[Stored data entries]
==> inputs of v24 <==
==> flow/design.v <==
`timescale 1ns / 1ps
module ALU_microprocessor (
  input      [ 5:0]   alu_ctrl  ,
  input      [31:0]   in_1      ,
  input      [31:0]   in_2      ,
  input               alu_clk   ,
  output reg [31:0]   alu_rslt  ,
  output     [ 4:0]   alu_checks             
);
reg             N;                           
reg             Z;                           
reg             C;                           
reg             V;                           
reg             P;                           
always @(posedge alu_clk) begin
  case(alu_ctrl)
    5'd0 :  begin   
      {C,alu_rslt} = in_1 + in_2;            
      Z            = (alu_rslt==32'b0);
      N            = alu_rslt[31];
      V            = in_1[31]&&(in_2[31])&&(!alu_rslt[31]) || (!in_1[31])&&(!in_2[31])&&alu_rslt[31];
      P            = ^alu_rslt;
    end
    5'd1 :  begin   
      {C,alu_rslt} = in_1 + (-in_2);         
      C            = !C;
      Z            = (alu_rslt==32'b0);
      N            = alu_rslt[31];
      V            = in_1[31]&&(!in_2[31])&&(!alu_rslt[31]) || (!in_1[31])&&(in_2[31])&&alu_rslt[31];
      P            = ^alu_rslt;
    end
    5'd2 :  begin
      alu_rslt = in_1;                       
      Z        = (alu_rslt==32'b0);
      N        = alu_rslt[31];
      V        = 0;    
      C        = 0;
      P        = ^alu_rslt;
    end
     5'd3 :  begin
      alu_rslt = in_2;                       
      Z        = (alu_rslt==32'b0);
      N        = alu_rslt[31];
      V        = 0;    
      C        = 0;
      P        = ^alu_rslt;
    end
     5'd4 :  begin
      {C,alu_rslt} = in_1 + 1;               
      Z        = (alu_rslt==32'b0);
      N        = alu_rslt[31];
      V        = 0;
      P        = ^alu_rslt;    
    end
    5'd5 :  begin
      {C,alu_rslt} = in_2 + 1;               
      Z        = (alu_rslt==32'b0);
      N        = alu_rslt[31];
      V        = 0;   
      P        = ^alu_rslt; 
    end
    5'd6 :  begin
      alu_rslt = in_1 - 1;                   
      Z        = (alu_rslt==32'b0);
      N        = alu_rslt[31];
      V        = 0;    
      C        = alu_rslt[31];
      P        = ^alu_rslt;
    end
    5'd7 :  begin
      alu_rslt = in_2 - 1;                   
      Z        = (alu_rslt==32'b0);
      N        = alu_rslt[31];
      V        = 0;    
      C        = alu_rslt[31];
      P        = ^alu_rslt;
    end
    5'd8 :  begin   
      alu_rslt = in_1 & in_2;                
      Z        = (alu_rslt==32'b0);
      N        = alu_rslt[31];
      C        = 0;                          
      V        = 0;                          
      P        = ^alu_rslt;
    end
    5'd9 :  begin  
      alu_rslt = in_1 | in_2;                
      Z        = (alu_rslt==32'b0);
      N        = alu_rslt[31];
      V        = 0;                          
      C        = 0;                          
      P        = ^alu_rslt;
    end
    5'd10:  begin  
      alu_rslt = ~(in_1 & in_2);             
      Z        = (alu_rslt==32'b0);
      N        = alu_rslt[31];
      V        = 0;                          
      C        = 0;                          
      P        = ^alu_rslt;
    end
    5'd11:  begin  
      alu_rslt = ~(in_1 | in_2);             
      Z        = (alu_rslt==32'b0);
      N        = alu_rslt[31];
      V        = 0;                          
      C        = 0;                          
      P        = ^alu_rslt;
    end
    5'd12:  begin  
      alu_rslt = ~(in_1 ^ in_2);             
      Z        = (alu_rslt==32'b0);
      N        = alu_rslt[31];
      V        = 0;                          
      C        = 0;                          
      P        = ^alu_rslt;
    end
    5'd13:  begin  
      alu_rslt = in_1 ^ in_2;                
      Z        = (alu_rslt==32'b0);
      N        = alu_rslt[31];
      V        = 0;                          
      C        = 0;                          
      P        = ^alu_rslt;
    end
    5'd14:  begin  
      alu_rslt = ~in_1;                      
      Z        = (alu_rslt==32'b0);
      N        = alu_rslt[31];
      V        = 0;                          
      C        = 0;                          
      P        = ^alu_rslt;
    end
    5'd15:  begin  
      alu_rslt = ~in_2;                      
      Z        = (alu_rslt==32'b0);
      N        = alu_rslt[31];
      V        = 0;                          
      C        = 0;                          
      P        = ^alu_rslt;
    end
    5'd16:  begin
      alu_rslt = in_1 << 1;                  
      Z        = (alu_rslt==32'b0);
      N        = alu_rslt[31];
      V        = 0;                          
      C        = alu_rslt[31];
      P        = ^alu_rslt;
    end
    5'd17:  begin
      alu_rslt = in_2 << 1;                  
      Z        = (alu_rslt==32'b0);
      N        = alu_rslt[31];
      V        = 0;                          
      C        = alu_rslt[31];
      P        = ^alu_rslt;
    end
    5'd18:  begin
      alu_rslt = in_1 >> 1;                  
      Z        = (alu_rslt==32'b0);
      N        = alu_rslt[31];
      V        = 0;                          
      C        = alu_rslt[0];
      P        = ^alu_rslt;
    end
    5'd19:  begin
      alu_rslt = in_1 >> 1;                  
      Z        = (alu_rslt==32'b0);
      N        = alu_rslt[31];
      V        = 0;                          
      C        = alu_rslt[0];
      P        = ^alu_rslt;
    end
    5'd20:  begin
      alu_rslt = {in_1[30:0], in_1[31]};     
      Z        = (alu_rslt==32'b0);
      N        = 0;                          
      V        = 0;                          
      C        = 0;                          
      P        = ^alu_rslt;
    end
    5'd21:  begin
      alu_rslt = {in_2[30:0], in_2[31]};     
      Z        = (alu_rslt==32'b0);
      N        = 0;                          
      V        = 0;                          
      C        = 0;                          
      P        = ^alu_rslt;
    end
    5'd22:  begin
      alu_rslt = {in_1[0], in_1[31:1]};      
      Z        = (alu_rslt==32'b0);
      N        = 0;                          
      V        = 0;                          
      C        = 0;                          
      P        = ^alu_rslt;
    end
    5'd23:  begin
      alu_rslt = {in_2[0], in_2[31:1]};      
      Z        = (alu_rslt==32'b0);
      N        = 0;                          
      V        = 0;                          
      C        = 0;                          
      P        = ^alu_rslt;
    end
    default:  begin                          
      alu_rslt = 0; 
      {P,N,Z,C,V}= 5'b00100;                    
    end
  endcase  
end  
assign alu_checks = {P,V,Z,C,N};               
endmodule
`flow/design.v`:
```
`timescale 1ns/1ns
 `timescale 1ns/1ns
module signed_shifter (input wire [4-1:0] i,
                       input wire signed [16:0] D,
                       output reg signed [16:0] Q);
always @ *
begin
Q = D >>> i;  
end
endmodule
 `timescale 1ns/1ns
module rotator (
    input wire clk,
    input wire rst,
    input wire signed  [16:0]    x_i,
    input wire signed  [16:0]    y_i,
    output wire signed [16:0]    x_o,
    output wire signed [16:0]    y_o
    );
    parameter integer iteration             = 0;  
    parameter signed [16:0] tangle = 0;  
    reg signed [16:0] x_1;
    reg signed [16:0] y_1;
    wire signed [16:0] x_i_shifted;
    wire signed [16:0] y_i_shifted;
    signed_shifter x_shifter(iteration,x_i,x_i_shifted);
    signed_shifter y_shifter(iteration,y_i,y_i_shifted);
    always @ (posedge clk)
        if (rst) begin
            x_1 <= 0;
            y_1 <= 0;
            end else begin
            if (y_i > 0) begin   
                x_1 <= x_i + y_i_shifted;  
                y_1 <= y_i - x_i_shifted;  
                end else begin
                x_1 <= x_i - y_i_shifted;  
                y_1 <= y_i + x_i_shifted;  
            end
        end
        assign x_o = x_1;
        assign y_o = y_1;
endmodule
 `timescale 1ns/1ns
module cordic (
    input wire clk,
    input wire rst,
    input wire                        valid_i,
    input wire signed [16:0]    x_i,
    input wire signed [16:0]    y_i,
    output wire                        valid_o,
    output wire signed [16:0]    x_o,
    output wire signed [16:0]    y_o
    );
    function [16:0] tanangle;
        input [3:0] i;
        begin
            case (i)
                4'b0000: tanangle = 17'd25735;     
                4'b0001: tanangle = 17'd15192;     
                4'b0010: tanangle = 17'd8027;      
                4'b0011: tanangle = 17'd4075;      
                4'b0100: tanangle = 17'd2045;      
                4'b0101: tanangle = 17'd1024;      
                4'b0110: tanangle = 17'd512;       
                4'b0111: tanangle = 17'd256;       
                4'b1000: tanangle = 17'd128;       
                4'b1001: tanangle = 17'd64;        
                4'b1010: tanangle = 17'd32;        
                4'b1011: tanangle = 17'd16;        
                4'b1100: tanangle = 17'd8;         
                4'b1101: tanangle = 17'd4;         
                4'b1110: tanangle = 17'd2;         
                4'b1111: tanangle = 17'd1;         
            endcase
        end
    endfunction
    wire signed [16:0] x [16-1:0];
    wire signed [16:0] y [16-1:0];
    assign x[0]    = x_i < 0  ? -x_i 
                                : x_i;
    assign y[0]    = y_i < 0  ? -y_i
                                : y_i;
    assign x_o     = x[16-1];
    assign y_o     = y[16-1];
    reg [16-2:0] valid_pipe;
    always @ (posedge clk)
        if (rst)
            valid_pipe <= 0;
        else
            valid_pipe <= {valid_pipe[16-3:0], valid_i};
    assign valid_o = valid_pipe[16-2];
    genvar i;
    generate
    for(i = 0;i<16-1;i = i+1)
    begin
        rotator #(.iteration(i), .tangle(tanangle(i))) U (clk,rst,x[i],y[i],x[i+1],y[i+1]);
    end
    endgenerate
endmodule
```
==> flow/design.v (excerpt) <==
module mips (
        input  wire        clk,
        input  wire        rst,
        input  wire [4:0]  ra3,
        input  wire [31:0] instr,
        input  wire [31:0] rd_dm,
        output wire        we_dm,
        output wire [31:0] pc_current,
        output wire [31:0] alu_out,
        output wire [31:0] wd_dm,
        output wire [31:0] rd3,
        output wire [31:0] wd_rf,
        output wire [4:0] rf_wa
    );
    wire       jal;
    wire       branch;
    wire       jump;
    wire       reg_jump;
    wire       reg_dst;
    wire       we_reg;
    wire       alu_src;
    wire       dm2reg;
    wire       we_hilo;
    wire       hilo_sel;
    wire       alu_out_sel;
    wire       shift_mux_sel;
    wire [2:0] alu_ctrl;
    datapath dp (
            .clk            (clk),
            .rst            (rst),
            .jal            (jal),
            .branch         (branch),
            .jump           (jump),
            .reg_jump       (reg_jump),
            .reg_dst        (reg_dst),
            .we_reg         (we_reg),
            .alu_src        (alu_src),
            .dm2reg         (dm2reg),
            .hilo_sel       (hilo_sel),
  ...
Settings: LEC_CHECK=0, ABC_AREA=1, CAP_MARGIN=5, CORE_MARGIN=7, CORE_UTILIZATION=40, CTS_CLUSTER_DIAMETER=132, GPL_TIMING_DRIVEN=0, HOLD_SLACK_MARGIN=0.15, MAX_ROUTING_LAYER=met4, MIN_ROUTING_LAYER=met2, PLACE_DENSITY_LB_ADDON=0.06, SLEW_MARGIN=20; clock period 19.7 ns.
run.sh (not shown) runs the stock make flow with config.mk's settings and CLKGATE_MAP_FILE=.
The first run never finished: it broke off in global routing (5_1_grt) with GRT-0116.
Then changed:
==> flow/config.mk (replaced) <==
export PLATFORM = sky130hd
export DESIGN_NAME = mips
export DESIGN_NICKNAME = mips
export VERILOG_FILES = /design/flow/design.v
export SDC_FILE = /design/flow/constraint.sdc
export NUM_CORES = 4
export LEC_CHECK = 0
export CAP_MARGIN = 20
export CORE_MARGIN = 2
export CORE_UTILIZATION = 66
export CTS_CLUSTER_DIAMETER = 33
export MAX_ROUTING_LAYER = met4
export PLACE_DENSITY = 0.6
export SETUP_SLACK_MARGIN = -0.96
export SLEW_MARGIN = 20
==> flow/constraint.sdc (replaced) <==
create_clock -name core_clock -period 16.2 [get_ports {clk}]
set_input_delay 3.2400 -clock core_clock [delete_from_list [all_inputs] [get_ports {clk}]]
set_output_delay 3.2400 -clock core_clock [all_outputs]
set_load 0.01 [all_outputs]
Result: The changed run ended with an error in global routing (5_1_grt) (GRT-0116); synthesized cell count is lower by 38%; synthesized area is lower by 4.9%; die area is lower by 44%.
Then changed:
--- a/flow/config.mk
+++ b/flow/config.mk
@@ -8,8 +8,6 @@
 export CAP_MARGIN = 20
 export CORE_MARGIN = 2
-export CORE_UTILIZATION = 66
-export CTS_CLUSTER_DIAMETER = 33
-export MAX_ROUTING_LAYER = met4
+export CORE_UTILIZATION = 40
 export PLACE_DENSITY = 0.6
-export SETUP_SLACK_MARGIN = -0.96
+export SETUP_SLACK_MARGIN = 1.0
 export SLEW_MARGIN = 20
==> flow/constraint.sdc (replaced) <==
create_clock -name core_clock -period 20.0 [get_ports {clk}]
set_input_delay 4.0000 -clock core_clock [delete_from_list [all_inputs] [get_ports {clk}]]
set_output_delay 4.0000 -clock core_clock [all_outputs]
set_load 0.01 [all_outputs]
Now the flow finished with timing, DRC and antenna clean.
Synthesized cell count does not change.
Die size is higher by 64%.
Area after synthesis is unchanged.
Then changed:
--- a/flow/config.mk
+++ b/flow/config.mk
@@ -8,6 +8,7 @@
 export CAP_MARGIN = 20
 export CORE_MARGIN = 2
-export CORE_UTILIZATION = 40
+export CORE_UTILIZATION = 68
+export CTS_CLUSTER_DIAMETER = 40
 export PLACE_DENSITY = 0.6
-export SETUP_SLACK_MARGIN = 1.0
+export SETUP_SLACK_MARGIN = 4.75
 export SLEW_MARGIN = 20
==> flow/constraint.sdc (replaced) <==
create_clock -name core_clock -period 16.2 [get_ports {clk}]
set_input_delay 3.2400 -clock core_clock [delete_from_list [all_inputs] [get_ports {clk}]]
set_output_delay 3.2400 -clock core_clock [all_outputs]
set_load 0.01 [all_outputs]
=>
- Now the flow did not get past global routing (5_1_grt)
- die area came out lower by about 40%
- synthesized area stays the same
- synthesized cell count is unchanged

* * *

mips again, from the RTL that the note above started with.
clock: 15.2 ns
lec_check: 0
cap_margin: 20
cell_pad_in_sites_global_placement: 1
core_aspect_ratio: 1.12
core_margin: 2
core_utilization: 63
gpl_timing_driven: 1
max_routing_layer: met4
place_density: 0.64
setup_slack_margin: -1.07
slew_margin: 25
tns_end_percent: 5
The baseline died in 5_1_grt on ODB-0269.
Then changed:
Settings changed: CELL_PAD_IN_SITES_GLOBAL_PLACEMENT 1 to default, CORE_ASPECT_RATIO 1.12 to default, CORE_UTILIZATION 63 to 55, GPL_TIMING_DRIVEN 1 to default, MAX_ROUTING_LAYER met4 to default, PLACE_DENSITY 0.64 to 0.43, SETUP_SLACK_MARGIN -1.07 to 1.0, SLEW_MARGIN 25 to 20, TNS_END_PERCENT 5 to default.
Clock period 15.2 ns to 18.5 ns, I/O delays scaled along.
With this change the flow passed the timing, design-rule and antenna checks.
Die size rises by 14%.
Synthesized cell count is unchanged.
Area after synthesis is unchanged.
Then changed:
Settings changed: CORE_UTILIZATION 55 to 21, PLACE_DENSITY 0.43 to 0.6.
Clock period 18.5 ns to 19.0 ns, I/O delays scaled along.
Effect: Non-clock buffer count goes up by 61; final area climbs by 5.2%; global-route usage is lower by 29 points.

* * *

mips again, from the RTL that the note above started with.
==> flow/config.mk <==
export PLATFORM = sky130hd
export DESIGN_NAME = mips
export DESIGN_NICKNAME = mips
export VERILOG_FILES = /design/flow/design.v
export SDC_FILE = /design/flow/constraint.sdc
export NUM_CORES = 4
export LEC_CHECK = 0
export CAP_MARGIN = 20
export CELL_PAD_IN_SITES_GLOBAL_PLACEMENT = 0
export CORE_ASPECT_RATIO = 1.12
export CORE_MARGIN = 2
export CORE_UTILIZATION = 69
export GPL_TIMING_DRIVEN = 1
export MAX_ROUTING_LAYER = met4
export PLACE_DENSITY = 0.62
export SETUP_SLACK_MARGIN = 2.58
export SLEW_MARGIN = 25
export TNS_END_PERCENT = 5
==> flow/constraint.sdc <==
create_clock -name core_clock -period 17.6 [get_ports {clk}]
set_input_delay 3.5200 -clock core_clock [delete_from_list [all_inputs] [get_ports {clk}]]
set_output_delay 3.5200 -clock core_clock [all_outputs]
set_load 0.01 [all_outputs]
The first run died in global routing (5_1_grt).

Try it
In the data above, find the line that contains "-export MAX_ROUTING_LAYER = met4" and the line that contains "create_clock -name core_clock -period 20.0". Repeat exactly those lines and every line between them, and only those.

Result for this exercise
-export MAX_ROUTING_LAYER = met4
+export CORE_UTILIZATION = 40
 export PLACE_DENSITY = 0.6
-export SETUP_SLACK_MARGIN = -0.96
+export SETUP_SLACK_MARGIN = 1.0
 export SLEW_MARGIN = 20
==> flow/constraint.sdc (replaced) <==
create_clock -name core_clock -period 20.0 [get_ports {clk}]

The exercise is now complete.